ENTRIES SUPPLIED:
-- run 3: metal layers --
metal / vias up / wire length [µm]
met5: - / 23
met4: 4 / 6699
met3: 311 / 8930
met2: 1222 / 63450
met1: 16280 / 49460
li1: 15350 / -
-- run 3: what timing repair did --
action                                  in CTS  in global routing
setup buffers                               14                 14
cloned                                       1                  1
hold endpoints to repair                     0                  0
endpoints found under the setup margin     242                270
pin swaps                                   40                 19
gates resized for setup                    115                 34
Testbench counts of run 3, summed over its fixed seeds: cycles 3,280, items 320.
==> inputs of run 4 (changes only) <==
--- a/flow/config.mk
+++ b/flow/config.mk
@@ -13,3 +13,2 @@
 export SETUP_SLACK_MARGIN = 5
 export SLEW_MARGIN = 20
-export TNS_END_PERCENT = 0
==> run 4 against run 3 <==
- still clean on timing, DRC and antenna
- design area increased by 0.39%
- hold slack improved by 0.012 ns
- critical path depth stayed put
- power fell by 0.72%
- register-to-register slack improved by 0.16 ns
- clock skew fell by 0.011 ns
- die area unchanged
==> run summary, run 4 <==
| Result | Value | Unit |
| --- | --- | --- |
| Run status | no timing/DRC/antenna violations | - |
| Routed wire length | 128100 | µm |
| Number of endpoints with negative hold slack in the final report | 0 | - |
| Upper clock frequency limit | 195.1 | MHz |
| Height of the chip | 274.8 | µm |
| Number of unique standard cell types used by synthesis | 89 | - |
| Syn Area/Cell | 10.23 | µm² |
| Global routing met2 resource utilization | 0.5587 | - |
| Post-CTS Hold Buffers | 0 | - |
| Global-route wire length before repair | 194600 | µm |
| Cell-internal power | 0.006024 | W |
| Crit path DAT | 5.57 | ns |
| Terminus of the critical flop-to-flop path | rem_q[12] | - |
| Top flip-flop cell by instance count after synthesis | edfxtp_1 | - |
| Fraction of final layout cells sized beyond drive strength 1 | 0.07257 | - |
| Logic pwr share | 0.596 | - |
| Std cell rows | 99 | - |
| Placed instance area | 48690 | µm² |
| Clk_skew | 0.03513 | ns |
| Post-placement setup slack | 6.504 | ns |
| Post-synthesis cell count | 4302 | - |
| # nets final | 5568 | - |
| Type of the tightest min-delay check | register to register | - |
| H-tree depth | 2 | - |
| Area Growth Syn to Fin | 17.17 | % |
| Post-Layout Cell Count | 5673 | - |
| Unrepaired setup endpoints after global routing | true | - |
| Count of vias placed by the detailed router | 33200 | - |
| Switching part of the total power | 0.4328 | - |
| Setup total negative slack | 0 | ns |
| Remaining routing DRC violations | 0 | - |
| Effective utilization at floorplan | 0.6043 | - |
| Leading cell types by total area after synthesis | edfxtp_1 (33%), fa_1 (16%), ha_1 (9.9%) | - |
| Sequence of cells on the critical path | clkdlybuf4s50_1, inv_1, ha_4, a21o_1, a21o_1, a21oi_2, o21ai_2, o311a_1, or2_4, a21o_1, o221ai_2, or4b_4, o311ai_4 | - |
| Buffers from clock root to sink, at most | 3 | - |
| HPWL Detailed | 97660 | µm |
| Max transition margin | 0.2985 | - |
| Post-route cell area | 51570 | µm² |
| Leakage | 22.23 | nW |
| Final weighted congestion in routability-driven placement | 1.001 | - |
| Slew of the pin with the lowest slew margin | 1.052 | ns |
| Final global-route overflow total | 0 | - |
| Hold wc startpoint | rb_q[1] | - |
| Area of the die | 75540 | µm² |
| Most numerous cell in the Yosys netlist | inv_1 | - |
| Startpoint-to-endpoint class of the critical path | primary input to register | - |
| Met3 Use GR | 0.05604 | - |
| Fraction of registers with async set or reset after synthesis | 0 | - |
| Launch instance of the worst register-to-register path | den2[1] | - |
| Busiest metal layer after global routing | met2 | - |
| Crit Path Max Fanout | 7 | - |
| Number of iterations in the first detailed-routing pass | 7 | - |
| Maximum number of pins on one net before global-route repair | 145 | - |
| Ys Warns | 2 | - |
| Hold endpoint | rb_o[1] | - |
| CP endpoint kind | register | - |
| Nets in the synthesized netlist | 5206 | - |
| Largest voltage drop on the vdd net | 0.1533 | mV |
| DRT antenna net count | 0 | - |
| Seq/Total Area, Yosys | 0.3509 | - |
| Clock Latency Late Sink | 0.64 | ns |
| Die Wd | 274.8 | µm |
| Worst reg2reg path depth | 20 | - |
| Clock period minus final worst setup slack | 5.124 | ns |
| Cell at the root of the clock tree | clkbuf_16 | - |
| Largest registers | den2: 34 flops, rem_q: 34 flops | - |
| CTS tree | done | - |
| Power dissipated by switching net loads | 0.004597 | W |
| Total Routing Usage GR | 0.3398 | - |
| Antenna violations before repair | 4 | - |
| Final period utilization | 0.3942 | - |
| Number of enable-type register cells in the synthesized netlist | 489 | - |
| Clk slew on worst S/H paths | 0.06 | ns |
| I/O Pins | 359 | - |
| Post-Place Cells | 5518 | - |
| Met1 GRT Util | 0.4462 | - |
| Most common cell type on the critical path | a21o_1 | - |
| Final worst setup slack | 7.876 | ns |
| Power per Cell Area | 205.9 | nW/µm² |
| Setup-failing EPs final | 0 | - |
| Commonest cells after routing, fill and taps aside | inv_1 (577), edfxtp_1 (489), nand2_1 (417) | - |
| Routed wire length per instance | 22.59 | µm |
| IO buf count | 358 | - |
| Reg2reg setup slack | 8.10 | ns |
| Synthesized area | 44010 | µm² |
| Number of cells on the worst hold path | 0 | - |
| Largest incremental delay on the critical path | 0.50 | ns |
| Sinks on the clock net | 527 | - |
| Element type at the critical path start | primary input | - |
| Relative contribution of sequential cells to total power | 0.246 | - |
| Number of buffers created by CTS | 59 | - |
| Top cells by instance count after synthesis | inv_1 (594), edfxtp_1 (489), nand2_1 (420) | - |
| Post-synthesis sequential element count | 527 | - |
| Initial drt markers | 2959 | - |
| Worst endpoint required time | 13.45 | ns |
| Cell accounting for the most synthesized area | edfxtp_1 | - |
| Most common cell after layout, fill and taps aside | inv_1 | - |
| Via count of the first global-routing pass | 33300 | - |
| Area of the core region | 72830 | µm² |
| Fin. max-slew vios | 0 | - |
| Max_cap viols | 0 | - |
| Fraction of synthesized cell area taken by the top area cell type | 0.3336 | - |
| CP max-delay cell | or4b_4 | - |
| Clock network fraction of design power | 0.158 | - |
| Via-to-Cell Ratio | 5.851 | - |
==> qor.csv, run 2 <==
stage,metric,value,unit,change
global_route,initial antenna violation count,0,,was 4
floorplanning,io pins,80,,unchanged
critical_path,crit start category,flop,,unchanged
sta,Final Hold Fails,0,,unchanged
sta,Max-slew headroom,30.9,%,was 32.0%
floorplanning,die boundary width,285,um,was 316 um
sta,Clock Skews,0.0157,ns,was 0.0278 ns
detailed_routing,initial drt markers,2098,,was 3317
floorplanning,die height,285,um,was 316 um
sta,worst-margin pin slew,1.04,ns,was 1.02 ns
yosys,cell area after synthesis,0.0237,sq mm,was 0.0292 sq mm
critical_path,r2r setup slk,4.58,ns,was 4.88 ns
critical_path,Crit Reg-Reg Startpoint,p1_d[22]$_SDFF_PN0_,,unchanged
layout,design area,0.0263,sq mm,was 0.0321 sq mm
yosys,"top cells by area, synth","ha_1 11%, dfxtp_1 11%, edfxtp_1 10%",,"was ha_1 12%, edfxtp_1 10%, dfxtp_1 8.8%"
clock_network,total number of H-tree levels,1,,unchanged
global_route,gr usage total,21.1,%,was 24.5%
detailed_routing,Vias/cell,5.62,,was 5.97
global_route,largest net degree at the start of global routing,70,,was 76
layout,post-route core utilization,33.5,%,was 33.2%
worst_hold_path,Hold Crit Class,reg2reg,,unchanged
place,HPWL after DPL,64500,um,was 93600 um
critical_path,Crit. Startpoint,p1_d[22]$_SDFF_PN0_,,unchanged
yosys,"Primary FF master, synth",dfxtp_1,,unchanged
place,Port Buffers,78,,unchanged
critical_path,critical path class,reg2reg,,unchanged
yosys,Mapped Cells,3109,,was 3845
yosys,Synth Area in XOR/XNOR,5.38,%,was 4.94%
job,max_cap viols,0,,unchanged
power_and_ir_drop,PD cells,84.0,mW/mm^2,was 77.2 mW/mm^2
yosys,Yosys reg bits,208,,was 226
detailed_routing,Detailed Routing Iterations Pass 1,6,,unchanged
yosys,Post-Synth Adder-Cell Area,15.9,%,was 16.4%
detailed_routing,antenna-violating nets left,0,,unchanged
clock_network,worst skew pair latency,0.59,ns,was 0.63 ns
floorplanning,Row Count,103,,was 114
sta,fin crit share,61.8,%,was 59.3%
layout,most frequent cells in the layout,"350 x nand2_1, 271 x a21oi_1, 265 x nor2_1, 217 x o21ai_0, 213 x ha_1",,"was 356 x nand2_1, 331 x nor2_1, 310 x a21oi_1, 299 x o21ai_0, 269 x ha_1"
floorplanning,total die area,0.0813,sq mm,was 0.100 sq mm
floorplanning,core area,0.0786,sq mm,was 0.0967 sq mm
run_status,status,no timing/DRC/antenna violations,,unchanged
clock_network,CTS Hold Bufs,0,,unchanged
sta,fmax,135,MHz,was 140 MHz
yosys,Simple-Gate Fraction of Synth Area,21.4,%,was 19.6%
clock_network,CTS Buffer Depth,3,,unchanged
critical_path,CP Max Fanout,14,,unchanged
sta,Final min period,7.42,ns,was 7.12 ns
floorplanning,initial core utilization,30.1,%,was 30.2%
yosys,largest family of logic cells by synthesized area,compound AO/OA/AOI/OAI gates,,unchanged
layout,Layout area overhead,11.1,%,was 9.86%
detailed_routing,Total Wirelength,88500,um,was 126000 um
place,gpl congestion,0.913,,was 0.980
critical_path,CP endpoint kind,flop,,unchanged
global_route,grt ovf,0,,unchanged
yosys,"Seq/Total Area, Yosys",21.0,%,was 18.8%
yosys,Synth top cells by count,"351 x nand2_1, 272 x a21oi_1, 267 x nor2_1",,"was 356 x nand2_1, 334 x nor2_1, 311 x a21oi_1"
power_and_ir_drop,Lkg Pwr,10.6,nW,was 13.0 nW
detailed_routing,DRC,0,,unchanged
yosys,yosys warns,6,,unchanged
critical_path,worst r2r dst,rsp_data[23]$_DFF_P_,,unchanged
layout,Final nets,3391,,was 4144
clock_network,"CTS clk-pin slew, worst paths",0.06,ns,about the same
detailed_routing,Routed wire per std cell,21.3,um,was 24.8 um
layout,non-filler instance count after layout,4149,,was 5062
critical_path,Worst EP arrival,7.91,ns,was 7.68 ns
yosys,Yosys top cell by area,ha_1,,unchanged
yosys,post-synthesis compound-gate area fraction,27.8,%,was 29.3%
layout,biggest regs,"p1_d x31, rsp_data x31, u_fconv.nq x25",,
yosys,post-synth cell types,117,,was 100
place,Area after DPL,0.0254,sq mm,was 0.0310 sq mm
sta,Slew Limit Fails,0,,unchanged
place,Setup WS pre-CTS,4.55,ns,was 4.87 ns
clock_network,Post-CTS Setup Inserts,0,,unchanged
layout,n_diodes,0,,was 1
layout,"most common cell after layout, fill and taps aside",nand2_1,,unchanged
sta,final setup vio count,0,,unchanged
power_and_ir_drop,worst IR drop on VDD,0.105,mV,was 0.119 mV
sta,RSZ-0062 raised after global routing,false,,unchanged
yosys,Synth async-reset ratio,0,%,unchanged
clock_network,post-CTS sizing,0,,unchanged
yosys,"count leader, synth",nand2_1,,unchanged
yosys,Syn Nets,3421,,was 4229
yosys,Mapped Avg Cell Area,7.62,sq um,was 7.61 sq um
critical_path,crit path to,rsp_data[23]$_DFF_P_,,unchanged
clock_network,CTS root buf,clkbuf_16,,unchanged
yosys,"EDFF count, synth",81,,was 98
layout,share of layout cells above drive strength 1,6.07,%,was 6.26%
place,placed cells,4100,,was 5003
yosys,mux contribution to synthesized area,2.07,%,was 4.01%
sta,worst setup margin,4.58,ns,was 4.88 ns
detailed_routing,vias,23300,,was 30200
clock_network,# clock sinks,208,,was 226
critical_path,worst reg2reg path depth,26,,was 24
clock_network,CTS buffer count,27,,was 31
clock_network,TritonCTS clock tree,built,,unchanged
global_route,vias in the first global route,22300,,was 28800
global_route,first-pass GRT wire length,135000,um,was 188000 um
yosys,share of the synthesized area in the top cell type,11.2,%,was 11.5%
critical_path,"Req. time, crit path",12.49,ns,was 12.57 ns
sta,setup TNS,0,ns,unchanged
Source: an optimization exercise on an open RTL-to-GDS flow (aim: small area, a short achievable clock period and few clock cycles per item). Production flows keep margins and buffers that such runs may drop.
In this exercise RTL edits were held to simulation tests only and were not proved equivalent to the original.
No activity file was given, so power comes from the tool's default toggle rates.

==> flow/design.v (excerpt) <==
module tdes_core (
  input  wire         clk,
  input  wire         rst,
  input  wire         cmd_valid,
  output wire         cmd_ready,
  input  wire [1:0]   cmd_op,
  input  wire [167:0] cmd_key,
  input  wire [63:0]  cmd_data,
  output reg          out_valid,
  output reg  [63:0]  out_data
);
For scale: ~280 flip-flops, about 18000 um2 of cells after synthesis.
==> flow/config.mk <==
export PLATFORM = sky130hd
export DESIGN_NAME = tdes_core
export DESIGN_NICKNAME = tdes_core
export VERILOG_FILES = /design/flow/design.v
export SDC_FILE = /design/flow/constraint.sdc
export NUM_CORES = 4
export LEC_CHECK = 0
export ABC_AREA = 1
export CAP_MARGIN = 0
export CORE_MARGIN = 2
export CORE_UTILIZATION = 50
export CTS_BUF_LIST = sky130_fd_sc_hd__clkbuf_8
export SETUP_SLACK_MARGIN = 2.85
export SLEW_MARGIN = 0
export TNS_END_PERCENT = 5
==> flow/constraint.sdc <==
create_clock -name core_clock -period 5.0 [get_ports {clk}]
set_input_delay 1.0000 -clock core_clock [delete_from_list [all_inputs] [get_ports {clk}]]
set_output_delay 1.0000 -clock core_clock [all_outputs]
set_load 0.01 [all_outputs]
standard.sh (not shown) runs the stock make flow with config.mk's settings and CLKGATE_MAP_FILE= SYNTH_SCRIPT=/design/flow/synth_recipe.tcl, a recipe that flattens the netlist after the stock synthesis.
==> flow/flow/run.sh <==
#!/bin/bash
# Standard layout, but the port buffers are the smallest buffer cell.
set -euo pipefail
export BUFFER_PORTS_ARGS="-buffer_cell sky130_fd_sc_hd__buf_1"
bash standard.sh finish > standard_flow.log 2>&1
The first run completed without violations.
Testbench counts at the start, summed over its fixed seeds: cycles 146,392, blocks 4,205.
Next try:
ABC_AREA = default   (was 1)
CAP_MARGIN = 20   (was 0)
CORE_UTILIZATION = 60   (was 50)
SETUP_SLACK_MARGIN = 2.5   (was 2.85)
SLEW_MARGIN = 20   (was 0)
TNS_END_PERCENT = default   (was 5)
The new run finished with timing, DRC and antenna clean.
Sequential power shrinks by about 5%.
Final area increases by 7.5%.
Sequential share of layout area drops by 2.2 points.

* * *

Starting RTL as in the previous note.
==> flow/config.mk <==
export PLATFORM = sky130hd
export DESIGN_NAME = tdes_core
export DESIGN_NICKNAME = tdes_core
export VERILOG_FILES = /design/flow/design.v
export SDC_FILE = /design/flow/constraint.sdc
export NUM_CORES = 4
export LEC_CHECK = 0
export ABC_AREA = 1
export CAP_MARGIN = 20
export CORE_MARGIN = 2
export CORE_UTILIZATION = 40
export CTS_BUF_LIST = sky130_fd_sc_hd__clkbuf_8
export SETUP_SLACK_MARGIN = 3.0
export SLEW_MARGIN = 20
export TNS_END_PERCENT = 10
==> flow/constraint.sdc <==
create_clock -name core_clock -period 5.0 [get_ports {clk}]
set_input_delay 1.0000 -clock core_clock [delete_from_list [all_inputs] [get_ports {clk}]]
set_output_delay 1.0000 -clock core_clock [all_outputs]
set_load 0.01 [all_outputs]
Scripts as last shown in full above: flow/flow/run.sh
Testbench counts at the start, summed over its fixed seeds: cycles 146,392, blocks 4,205.
Then changed:
--- a/flow/config.mk
+++ b/flow/config.mk
@@ -11,5 +11,5 @@
 export CORE_UTILIZATION = 40
 export CTS_BUF_LIST = sky130_fd_sc_hd__clkbuf_8
-export SETUP_SLACK_MARGIN = 3.0
+export SETUP_SLACK_MARGIN = 2.7
 export SLEW_MARGIN = 20
-export TNS_END_PERCENT = 10
+export TNS_END_PERCENT = 5
Outcome:
- global-route usage goes down by 0.33 points
- sequential share of layout area goes up by 1.6 points
- worst setup slack degrades by 0.13 ns
- cell area goes down by a few percent
- routed wire length goes down by a few percent
Then changed:
--- a/flow/config.mk
+++ b/flow/config.mk
@@ -6,5 +6,4 @@
 export NUM_CORES = 4
 export LEC_CHECK = 0
-export ABC_AREA = 1
 export CAP_MARGIN = 20
 export CORE_MARGIN = 2
=> Power goes down by roughly a tenth. Worst setup slack got worse by 0.30 ns. Die area rises by a few percent. Clock power drops by a little under a tenth. Routed wire length drops by a few percent. Via count came out lower by roughly a tenth.
Then changed:
--- a/flow/config.mk
+++ b/flow/config.mk
@@ -6,9 +6,10 @@
 export NUM_CORES = 4
 export LEC_CHECK = 0
-export CAP_MARGIN = 20
+export ABC_AREA = 1
+export CAP_MARGIN = 0
 export CORE_MARGIN = 2
 export CORE_UTILIZATION = 40
 export CTS_BUF_LIST = sky130_fd_sc_hd__clkbuf_8
-export SETUP_SLACK_MARGIN = 2.7
-export SLEW_MARGIN = 20
-export TNS_END_PERCENT = 5
+export SETUP_SLACK_MARGIN = 3.0
+export SLEW_MARGIN = 0
+export TNS_END_PERCENT = 8
=>
- design area rose slightly
- power went up by about a fifth
- fmax came out higher by about a fifth
- area after synthesis fell by a few percent
- first-iteration DRC count drops by a little under a tenth
- clock skew climbs by 0.028 ns
- setup slack is better by 0.44 ns
Then changed:
--- a/flow/config.mk
+++ b/flow/config.mk
@@ -6,10 +6,8 @@
 export NUM_CORES = 4
 export LEC_CHECK = 0
-export ABC_AREA = 1
-export CAP_MARGIN = 0
+export CAP_MARGIN = 20
 export CORE_MARGIN = 2
 export CORE_UTILIZATION = 40
 export CTS_BUF_LIST = sky130_fd_sc_hd__clkbuf_8
 export SETUP_SLACK_MARGIN = 3.0
-export SLEW_MARGIN = 0
-export TNS_END_PERCENT = 8
+export SLEW_MARGIN = 20
What happened: The changed run passed the timing, DRC and antenna checks; setup slack is worse by 0.34 ns; area after synthesis went up by about 2%; routed wire length went up by about 9%; die area went up by 2.1%; critical path depth went up by 12.

* * *

== P ==
tdes_core again, from the RTL that the note above started with.
export LEC_CHECK = 0
export ABC_AREA = 1
export CAP_MARGIN = 20
export CORE_MARGIN = 2
export CORE_UTILIZATION = 40
export CTS_BUF_LIST = sky130_fd_sc_hd__clkbuf_16
export CTS_CLUSTER_DIAMETER = 100
export CTS_CLUSTER_SIZE = 30
export SETUP_SLACK_MARGIN = 3.0
export SLEW_MARGIN = 20
export TNS_END_PERCENT = 10
create_clock -name core_clock -period 5.0 [get_ports {clk}]
Scripts as last shown in full above: flow/flow/run.sh
The flow did not stop early for P: all stages ran, and the layout cleared the timing, DRC and antenna checks.
Testbench counts of P, summed over its fixed seeds: cycles 146,392, blocks 4,205.
--- input diff P..Q ---
==> flow/config.mk <==
export PLATFORM = sky130hd
export DESIGN_NAME = tdes_core
export DESIGN_NICKNAME = tdes_core
export VERILOG_FILES = /design/flow/design.v
export SDC_FILE = /design/flow/constraint.sdc
export NUM_CORES = 4
export LEC_CHECK = 0
export ABC_AREA = 1
export CAP_MARGIN = 5
export CORE_MARGIN = 2
export CORE_UTILIZATION = 40
export CTS_BUF_LIST = sky130_fd_sc_hd__clkbuf_8
export SETUP_SLACK_MARGIN = 2.85
export SLEW_MARGIN = 5
export TNS_END_PERCENT = 5
Findings:
Q did not stop at any stage, and its layout met the timing, DRC and antenna checks. Summary of Q over P: worst setup slack picked up an extra 39 ps; row count did not really move; count of clock-buffer cells in the layout now larger; proportion of cell area occupied by registers picked up an extra 1.6 points. | switching power total | Q vs P | better |. met3 wirelength from detailed routing grows by a few percent when moving from P to Q.

* * *

== build 75 ==
Starting RTL as in the previous note.
clock: 5.0 ns
lec_check: 0
cap_margin: 20
core_margin: 2
core_utilization: 40
cts_buf_list: sky130_fd_sc_hd__clkbuf_8
cts_cluster_diameter: 80
cts_cluster_size: 20
setup_slack_margin: 2.5
slew_margin: 20
Scripts as last shown in full above: flow/flow/run.sh
Build 75 completed; timing, DRC and antenna clean
Testbench counts of build 75, summed over its fixed seeds: cycles 146,392, blocks 4,205.
diff inputs: build 75 => build 61
Settings: CTS_CLUSTER_DIAMETER no longer set, was 80; CTS_CLUSTER_SIZE no longer set, was 20.
==> comparison <==
Taking build 75 as the reference point, the post-CTS repair timing setup buffer count of build 61 falls by 6.
Sort build 61 and build 75 by met3 global-route usage desc -> top: build 61
Lower share of the final layout cell area in sequential cells goes to build 61 over build 75.
Status: power in sequential cells parity (build 75, build 61)
Lower hold slack was reported by build 61, not build 75.
In build 61 relative to build 75, total non-filler cell area in the finished layout had gone up slightly.
Compared with build 75, in build 61 utilization saw an increase, clock skew saw a decrease.
Relative to build 61, the following input files were edited for build 80:
Settings: SETUP_SLACK_MARGIN changed from 2.5 to 2.0.
Findings:
- Going from build 61 to build 80, worst setup slack lost 0.28 ns, count of clock-buffer cells in the layout saw a decrease, wire length of the first global-routing pass now smaller, sequential standard cell area moved down, total power moved down.
- Across both runs, multi-input gate share of total cell area was higher for build 80 than for build 61.
- Changes observed in build 80 relative to build 61: total met2 wirelength after detailed routing moved down; final critical-path share of the clock period moved up; synthesis-to-layout area growth moved down.
- Build 80 ends up with a clock network power that is about 4% lower than in build 61.
- Build 80 ended up with R[12] as its end point of the critical path; build 61 ended up with R[21].

## afterwards: timing with drivers on the ports
How much do the figures lean on ideal ports? The routed layouts below were timed once more, with nothing changed but the port constraints.
Step 1, drivers: a clkbuf_16 drives clk and a buf_2 each remaining input, both assumed.
Step 2 also shifts input and output timing later by t, the mid clock arrival at the registers, as if the neighbouring blocks saw the same clock.
a / b / c = no drivers / after step 1 / after step 2; a / b = the first two.
run | shift t [ns] | setup slack, ns | hold slack, ns
the first run of note 1 | 0.681 | 2.713 / 2.660 / 2.334 | 0.515 / 0.509 / 0.515
the second run of note 1 | 0.640 | 2.308 / 2.308 / 1.847 | 0.448 / 0.448 / 0.448
the first run of note 2 | 0.673 | 2.732 / 2.680 / 2.331 | 0.435 / 0.435 / 0.435
the second run of note 2 | 0.683 | 2.606 / 2.554 / 2.305 | 0.462 / 0.462 / 0.462
the third run of note 2 | 0.683 | 2.305 / 2.305 / 2.130 | 0.458 / 0.458 / 0.458
the fourth run of note 2 | 0.678 | 2.744 / 2.691 / 2.340 | 0.465 / 0.465 / 0.465
the fifth run of note 2 | 0.701 | 2.406 / 2.406 / 2.073 | 0.462 / 0.462 / 0.462
P | 0.592 | 2.696 / 2.696 / 2.332 | 0.443 / 0.443 / 0.443
Q | 0.676 | 2.734 / 2.684 / 2.330 | 0.467 / 0.467 / 0.467
build 75 | 0.661 | 2.347 / 2.347 / 2.036 | 0.461 / 0.461 / 0.461
build 61 | 0.694 | 2.341 / 2.341 / 2.102 | 0.454 / 0.454 / 0.454
build 80 | 0.669 | 2.063 / 2.063 / 1.993 | 0.456 / 0.456 / 0.456
After both steps every run listed still meets setup and hold. For the second run of note 1, which loses most, drivers alone change the setup slack by 0.000 ns; drivers and shift together by -0.461 ns.
This design comes from an exercise in tuning for small area and few clock cycles on the open sky130 flow, not from production work.
Only simulation tests tie the RTL to the original design; equivalence was not proved.
Power is estimated from default activity; no workload was simulated.

Design crush_fp, start of the top module:
module crush_fp (
    input  wire        clk,
    input  wire        rst,
    input  wire        rx_valid,
    input  wire [7:0]  rx_data,
    output wire        rx_ready,
    output wire        tx_valid,
    output wire [7:0]  tx_data,
    input  wire        tx_ready,
    input  wire        ind_valid,
    input  wire [31:0] ind_addr,
    input  wire [2:0]  ind_len,
    input  wire [31:0] ind_data,
    output wire        ind_ready,
    output wire        mem_valid,
    output wire [1:0]  mem_op,        
    output wire [31:0] mem_addr,
    output wire [7:0]  mem_wdata,
    input  wire        mem_ready,
    input  wire [15:0] mem_rdata,
    output reg  [2:0]  status
);
    localparam [7:0] SENTINEL = 8'h24;
    localparam       CAPACITY = 80;
    wire        free, dispatch, p_r, p_j, wr_en, ring_busy;
    wire [2:0]  p_err;
    wire [31:0] p_addr, p_len;
    wire [6:0]  p_n, age_next, rd_row;
    wire [7:0]  wr_data, rd_data;
    assign ind_ready = free;
    crush_parser #(.SENTINEL(SENTINEL), .CAPACITY(CAPACITY)) u_parser (
        .clk(clk), .rst(rst),
        .rx_valid(rx_valid), .rx_data(rx_data), .rx_ready(rx_ready),
        .can_take(free && !ind_valid),
        .buf_busy(ring_busy),
        .err(p_err), .dispatch(dispatch),
        .cmd_r(p_r), .cmd_j(p_j), .address(p_addr), .req_len(p_len), .payload_len(p_n),
        .wr_en(wr_en), .wr_data(wr_data), .age_next(age_next)
    );
    reg [8*CAPACITY-1:0] ring;
    always @(posedge clk)
        ring <= {ring[8*CAPACITY-9:0], wr_en ? wr_data : ring[8*CAPACITY-1 -: 8]};
    assign rd_data = ring[{rd_row, 3'b000} +: 8];
    crush_encoder #(.SENTINEL(SENTINEL)) u_enc (
        .clk(clk), .rst(rst),
        .free(free),
        .take_req(dispatch), .req_r(p_r), .req_j(p_j),
        .req_addr(p_addr), .req_len(p_len), .req_n(p_n),
        .take_ind(ind_valid), .ind_addr(ind_addr), .ind_len(ind_len), .ind_data(ind_data),
  ...
For scale: ~2700 cells after synthesis, about 860 flip-flops, ~150 I/O pins, roughly 0.034 mm^2 of cells after synthesis.
Settings: LEC_CHECK=0, CAP_MARGIN=20, CORE_MARGIN=2, CORE_UTILIZATION=40, SLEW_MARGIN=20; clock period 10.0 ns.
standard.sh (not shown) runs the stock make flow with config.mk's settings and CLKGATE_MAP_FILE= SYNTH_SCRIPT=/design/flow/synth_recipe.tcl, a recipe that flattens the netlist after the stock synthesis.
==> flow/flow/run.sh <==
#!/bin/bash
# The standard layout (standard.sh), with smaller port buffers and a clock
# tree built from smaller buffers without dummy loads.
set -euo pipefail
export BUFFER_PORTS_ARGS="-buffer_cell sky130_fd_sc_hd__buf_1"
export CTS_ARGS="-sink_clustering_enable -repair_clock_nets -dont_use_dummy_load -buf_list sky130_fd_sc_hd__clkbuf_16 -sink_clustering_size 24 -sink_clustering_max_diameter 80"
bash standard.sh > standard.log 2>&1
The starting point went through all stages and came out clean.
Testbench counts at the start, summed over its fixed seeds: cycles 44,711.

EXERCISE DESCRIPTION: Nothing but the lines from the top of the entries above through the line with "195.1 | MHz |" should be set down, each exactly as written.

RESULT FOR THIS EXERCISE:
-- run 3: metal layers --
metal / vias up / wire length [µm]
met5: - / 23
met4: 4 / 6699
met3: 311 / 8930
met2: 1222 / 63450
met1: 16280 / 49460
li1: 15350 / -
-- run 3: what timing repair did --
action                                  in CTS  in global routing
setup buffers                               14                 14
cloned                                       1                  1
hold endpoints to repair                     0                  0
endpoints found under the setup margin     242                270
pin swaps                                   40                 19
gates resized for setup                    115                 34
Testbench counts of run 3, summed over its fixed seeds: cycles 3,280, items 320.
==> inputs of run 4 (changes only) <==
--- a/flow/config.mk
+++ b/flow/config.mk
@@ -13,3 +13,2 @@
 export SETUP_SLACK_MARGIN = 5
 export SLEW_MARGIN = 20
-export TNS_END_PERCENT = 0
==> run 4 against run 3 <==
- still clean on timing, DRC and antenna
- design area increased by 0.39%
- hold slack improved by 0.012 ns
- critical path depth stayed put
- power fell by 0.72%
- register-to-register slack improved by 0.16 ns
- clock skew fell by 0.011 ns
- die area unchanged
==> run summary, run 4 <==
| Result | Value | Unit |
| --- | --- | --- |
| Run status | no timing/DRC/antenna violations | - |
| Routed wire length | 128100 | µm |
| Number of endpoints with negative hold slack in the final report | 0 | - |
| Upper clock frequency limit | 195.1 | MHz |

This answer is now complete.